WHAT YOU SHOULD DO: Repeat every record below, word for word.
▽
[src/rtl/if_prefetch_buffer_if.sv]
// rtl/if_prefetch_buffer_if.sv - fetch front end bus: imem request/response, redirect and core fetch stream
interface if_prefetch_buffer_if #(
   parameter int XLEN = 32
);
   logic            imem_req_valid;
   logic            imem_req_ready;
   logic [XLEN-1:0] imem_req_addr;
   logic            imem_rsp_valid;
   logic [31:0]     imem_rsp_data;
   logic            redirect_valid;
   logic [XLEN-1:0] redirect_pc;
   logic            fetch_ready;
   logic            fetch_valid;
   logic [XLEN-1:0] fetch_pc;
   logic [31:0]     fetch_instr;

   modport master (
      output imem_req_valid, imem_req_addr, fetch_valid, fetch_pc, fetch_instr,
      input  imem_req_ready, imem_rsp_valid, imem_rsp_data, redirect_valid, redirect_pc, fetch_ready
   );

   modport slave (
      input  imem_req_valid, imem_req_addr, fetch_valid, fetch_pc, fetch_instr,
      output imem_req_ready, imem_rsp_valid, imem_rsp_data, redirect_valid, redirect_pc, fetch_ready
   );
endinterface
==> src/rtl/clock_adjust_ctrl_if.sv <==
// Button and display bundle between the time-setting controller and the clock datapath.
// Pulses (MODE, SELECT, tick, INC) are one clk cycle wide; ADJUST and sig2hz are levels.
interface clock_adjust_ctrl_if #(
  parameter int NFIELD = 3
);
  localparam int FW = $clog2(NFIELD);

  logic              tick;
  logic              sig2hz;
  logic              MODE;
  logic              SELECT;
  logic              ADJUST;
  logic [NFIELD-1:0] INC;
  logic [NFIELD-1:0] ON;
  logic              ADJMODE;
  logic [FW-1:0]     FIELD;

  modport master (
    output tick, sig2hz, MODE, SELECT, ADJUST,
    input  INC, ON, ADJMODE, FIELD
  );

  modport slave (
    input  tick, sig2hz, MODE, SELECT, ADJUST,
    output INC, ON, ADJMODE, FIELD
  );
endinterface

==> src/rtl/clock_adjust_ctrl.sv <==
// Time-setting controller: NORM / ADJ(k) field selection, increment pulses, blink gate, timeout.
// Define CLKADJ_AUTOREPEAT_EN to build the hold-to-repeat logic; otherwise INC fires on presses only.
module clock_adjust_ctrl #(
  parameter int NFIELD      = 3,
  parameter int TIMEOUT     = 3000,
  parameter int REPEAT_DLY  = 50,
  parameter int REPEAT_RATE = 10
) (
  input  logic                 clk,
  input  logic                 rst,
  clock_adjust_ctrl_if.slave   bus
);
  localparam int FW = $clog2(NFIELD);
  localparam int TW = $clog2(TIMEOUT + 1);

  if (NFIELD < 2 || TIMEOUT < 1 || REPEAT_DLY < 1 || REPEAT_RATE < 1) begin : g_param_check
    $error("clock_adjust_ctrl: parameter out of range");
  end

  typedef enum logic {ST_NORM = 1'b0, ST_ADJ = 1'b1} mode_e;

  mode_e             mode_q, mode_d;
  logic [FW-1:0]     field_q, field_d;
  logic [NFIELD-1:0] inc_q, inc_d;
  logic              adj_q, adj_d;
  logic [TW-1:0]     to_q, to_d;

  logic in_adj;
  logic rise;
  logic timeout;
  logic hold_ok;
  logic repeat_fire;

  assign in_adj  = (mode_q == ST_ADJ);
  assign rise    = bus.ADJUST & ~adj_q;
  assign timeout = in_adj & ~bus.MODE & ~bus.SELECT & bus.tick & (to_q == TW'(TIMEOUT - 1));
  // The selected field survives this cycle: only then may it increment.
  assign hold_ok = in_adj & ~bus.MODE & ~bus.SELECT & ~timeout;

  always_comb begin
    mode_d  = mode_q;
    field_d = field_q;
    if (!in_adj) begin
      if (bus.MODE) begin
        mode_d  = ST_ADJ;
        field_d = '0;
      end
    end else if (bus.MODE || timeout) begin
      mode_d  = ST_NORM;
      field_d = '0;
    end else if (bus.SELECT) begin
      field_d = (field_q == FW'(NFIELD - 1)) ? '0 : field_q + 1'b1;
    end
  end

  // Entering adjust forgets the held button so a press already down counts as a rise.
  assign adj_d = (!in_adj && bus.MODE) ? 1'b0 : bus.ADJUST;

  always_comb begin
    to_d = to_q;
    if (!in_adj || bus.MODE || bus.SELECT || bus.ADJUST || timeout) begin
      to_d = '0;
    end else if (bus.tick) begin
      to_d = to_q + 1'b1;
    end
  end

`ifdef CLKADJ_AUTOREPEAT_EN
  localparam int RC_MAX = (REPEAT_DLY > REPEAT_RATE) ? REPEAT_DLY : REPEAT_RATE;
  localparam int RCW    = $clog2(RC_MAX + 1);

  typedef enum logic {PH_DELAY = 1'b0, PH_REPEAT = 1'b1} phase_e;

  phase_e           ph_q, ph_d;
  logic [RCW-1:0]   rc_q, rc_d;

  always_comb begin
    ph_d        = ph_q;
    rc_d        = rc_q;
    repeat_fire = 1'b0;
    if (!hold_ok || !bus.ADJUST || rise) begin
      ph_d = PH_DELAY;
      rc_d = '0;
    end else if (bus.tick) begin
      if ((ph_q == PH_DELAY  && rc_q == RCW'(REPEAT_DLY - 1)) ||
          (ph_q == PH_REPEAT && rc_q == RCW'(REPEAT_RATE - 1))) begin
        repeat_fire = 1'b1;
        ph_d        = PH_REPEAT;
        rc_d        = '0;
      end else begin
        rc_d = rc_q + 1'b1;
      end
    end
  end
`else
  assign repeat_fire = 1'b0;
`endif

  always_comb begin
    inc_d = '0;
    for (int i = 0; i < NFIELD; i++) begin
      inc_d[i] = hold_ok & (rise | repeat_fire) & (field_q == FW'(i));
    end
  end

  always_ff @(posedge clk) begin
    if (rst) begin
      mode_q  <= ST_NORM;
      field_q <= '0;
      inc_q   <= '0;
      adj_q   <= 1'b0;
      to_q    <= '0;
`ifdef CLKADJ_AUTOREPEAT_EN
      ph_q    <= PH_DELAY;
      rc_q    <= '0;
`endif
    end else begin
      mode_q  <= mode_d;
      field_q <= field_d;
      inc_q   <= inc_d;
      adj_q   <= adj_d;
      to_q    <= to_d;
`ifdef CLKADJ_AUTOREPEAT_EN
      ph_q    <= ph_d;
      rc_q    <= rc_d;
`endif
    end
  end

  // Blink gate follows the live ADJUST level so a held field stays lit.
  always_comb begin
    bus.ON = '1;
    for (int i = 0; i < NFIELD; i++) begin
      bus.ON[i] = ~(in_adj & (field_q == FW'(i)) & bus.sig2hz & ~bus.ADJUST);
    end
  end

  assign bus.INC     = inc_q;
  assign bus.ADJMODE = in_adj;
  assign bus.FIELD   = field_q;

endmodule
△
YOUR SOLUTION:
[src/rtl/if_prefetch_buffer_if.sv]
// rtl/if_prefetch_buffer_if.sv - fetch front end bus: imem request/response, redirect and core fetch stream
interface if_prefetch_buffer_if #(
   parameter int XLEN = 32
);
   logic            imem_req_valid;
   logic            imem_req_ready;
   logic [XLEN-1:0] imem_req_addr;
   logic            imem_rsp_valid;
   logic [31:0]     imem_rsp_data;
   logic            redirect_valid;
   logic [XLEN-1:0] redirect_pc;
   logic            fetch_ready;
   logic            fetch_valid;
   logic [XLEN-1:0] fetch_pc;
   logic [31:0]     fetch_instr;

   modport master (
      output imem_req_valid, imem_req_addr, fetch_valid, fetch_pc, fetch_instr,
      input  imem_req_ready, imem_rsp_valid, imem_rsp_data, redirect_valid, redirect_pc, fetch_ready
   );

   modport slave (
      input  imem_req_valid, imem_req_addr, fetch_valid, fetch_pc, fetch_instr,
      output imem_req_ready, imem_rsp_valid, imem_rsp_data, redirect_valid, redirect_pc, fetch_ready
   );
endinterface
==> src/rtl/clock_adjust_ctrl_if.sv <==
// Button and display bundle between the time-setting controller and the clock datapath.
// Pulses (MODE, SELECT, tick, INC) are one clk cycle wide; ADJUST and sig2hz are levels.
interface clock_adjust_ctrl_if #(
  parameter int NFIELD = 3
);
  localparam int FW = $clog2(NFIELD);

  logic              tick;
  logic              sig2hz;
  logic              MODE;
  logic              SELECT;
  logic              ADJUST;
  logic [NFIELD-1:0] INC;
  logic [NFIELD-1:0] ON;
  logic              ADJMODE;
  logic [FW-1:0]     FIELD;

  modport master (
    output tick, sig2hz, MODE, SELECT, ADJUST,
    input  INC, ON, ADJMODE, FIELD
  );

  modport slave (
    input  tick, sig2hz, MODE, SELECT, ADJUST,
    output INC, ON, ADJMODE, FIELD
  );
endinterface

==> src/rtl/clock_adjust_ctrl.sv <==
// Time-setting controller: NORM / ADJ(k) field selection, increment pulses, blink gate, timeout.
// Define CLKADJ_AUTOREPEAT_EN to build the hold-to-repeat logic; otherwise INC fires on presses only.
module clock_adjust_ctrl #(
  parameter int NFIELD      = 3,
  parameter int TIMEOUT     = 3000,
  parameter int REPEAT_DLY  = 50,
  parameter int REPEAT_RATE = 10
) (
  input  logic                 clk,
  input  logic                 rst,
  clock_adjust_ctrl_if.slave   bus
);
  localparam int FW = $clog2(NFIELD);
  localparam int TW = $clog2(TIMEOUT + 1);

  if (NFIELD < 2 || TIMEOUT < 1 || REPEAT_DLY < 1 || REPEAT_RATE < 1) begin : g_param_check
    $error("clock_adjust_ctrl: parameter out of range");
  end

  typedef enum logic {ST_NORM = 1'b0, ST_ADJ = 1'b1} mode_e;

  mode_e             mode_q, mode_d;
  logic [FW-1:0]     field_q, field_d;
  logic [NFIELD-1:0] inc_q, inc_d;
  logic              adj_q, adj_d;
  logic [TW-1:0]     to_q, to_d;

  logic in_adj;
  logic rise;
  logic timeout;
  logic hold_ok;
  logic repeat_fire;

  assign in_adj  = (mode_q == ST_ADJ);
  assign rise    = bus.ADJUST & ~adj_q;
  assign timeout = in_adj & ~bus.MODE & ~bus.SELECT & bus.tick & (to_q == TW'(TIMEOUT - 1));
  // The selected field survives this cycle: only then may it increment.
  assign hold_ok = in_adj & ~bus.MODE & ~bus.SELECT & ~timeout;

  always_comb begin
    mode_d  = mode_q;
    field_d = field_q;
    if (!in_adj) begin
      if (bus.MODE) begin
        mode_d  = ST_ADJ;
        field_d = '0;
      end
    end else if (bus.MODE || timeout) begin
      mode_d  = ST_NORM;
      field_d = '0;
    end else if (bus.SELECT) begin
      field_d = (field_q == FW'(NFIELD - 1)) ? '0 : field_q + 1'b1;
    end
  end

  // Entering adjust forgets the held button so a press already down counts as a rise.
  assign adj_d = (!in_adj && bus.MODE) ? 1'b0 : bus.ADJUST;

  always_comb begin
    to_d = to_q;
    if (!in_adj || bus.MODE || bus.SELECT || bus.ADJUST || timeout) begin
      to_d = '0;
    end else if (bus.tick) begin
      to_d = to_q + 1'b1;
    end
  end

`ifdef CLKADJ_AUTOREPEAT_EN
  localparam int RC_MAX = (REPEAT_DLY > REPEAT_RATE) ? REPEAT_DLY : REPEAT_RATE;
  localparam int RCW    = $clog2(RC_MAX + 1);

  typedef enum logic {PH_DELAY = 1'b0, PH_REPEAT = 1'b1} phase_e;

  phase_e           ph_q, ph_d;
  logic [RCW-1:0]   rc_q, rc_d;

  always_comb begin
    ph_d        = ph_q;
    rc_d        = rc_q;
    repeat_fire = 1'b0;
    if (!hold_ok || !bus.ADJUST || rise) begin
      ph_d = PH_DELAY;
      rc_d = '0;
    end else if (bus.tick) begin
      if ((ph_q == PH_DELAY  && rc_q == RCW'(REPEAT_DLY - 1)) ||
          (ph_q == PH_REPEAT && rc_q == RCW'(REPEAT_RATE - 1))) begin
        repeat_fire = 1'b1;
        ph_d        = PH_REPEAT;
        rc_d        = '0;
      end else begin
        rc_d = rc_q + 1'b1;
      end
    end
  end
`else
  assign repeat_fire = 1'b0;
`endif

  always_comb begin
    inc_d = '0;
    for (int i = 0; i < NFIELD; i++) begin
      inc_d[i] = hold_ok & (rise | repeat_fire) & (field_q == FW'(i));
    end
  end

  always_ff @(posedge clk) begin
    if (rst) begin
      mode_q  <= ST_NORM;
      field_q <= '0;
      inc_q   <= '0;
      adj_q   <= 1'b0;
      to_q    <= '0;
`ifdef CLKADJ_AUTOREPEAT_EN
      ph_q    <= PH_DELAY;
      rc_q    <= '0;
`endif
    end else begin
      mode_q  <= mode_d;
      field_q <= field_d;
      inc_q   <= inc_d;
      adj_q   <= adj_d;
      to_q    <= to_d;
`ifdef CLKADJ_AUTOREPEAT_EN
      ph_q    <= ph_d;
      rc_q    <= rc_d;
`endif
    end
  end

  // Blink gate follows the live ADJUST level so a held field stays lit.
  always_comb begin
    bus.ON = '1;
    for (int i = 0; i < NFIELD; i++) begin
      bus.ON[i] = ~(in_adj & (field_q == FW'(i)) & bus.sig2hz & ~bus.ADJUST);
    end
  end

  assign bus.INC     = inc_q;
  assign bus.ADJMODE = in_adj;
  assign bus.FIELD   = field_q;

endmodule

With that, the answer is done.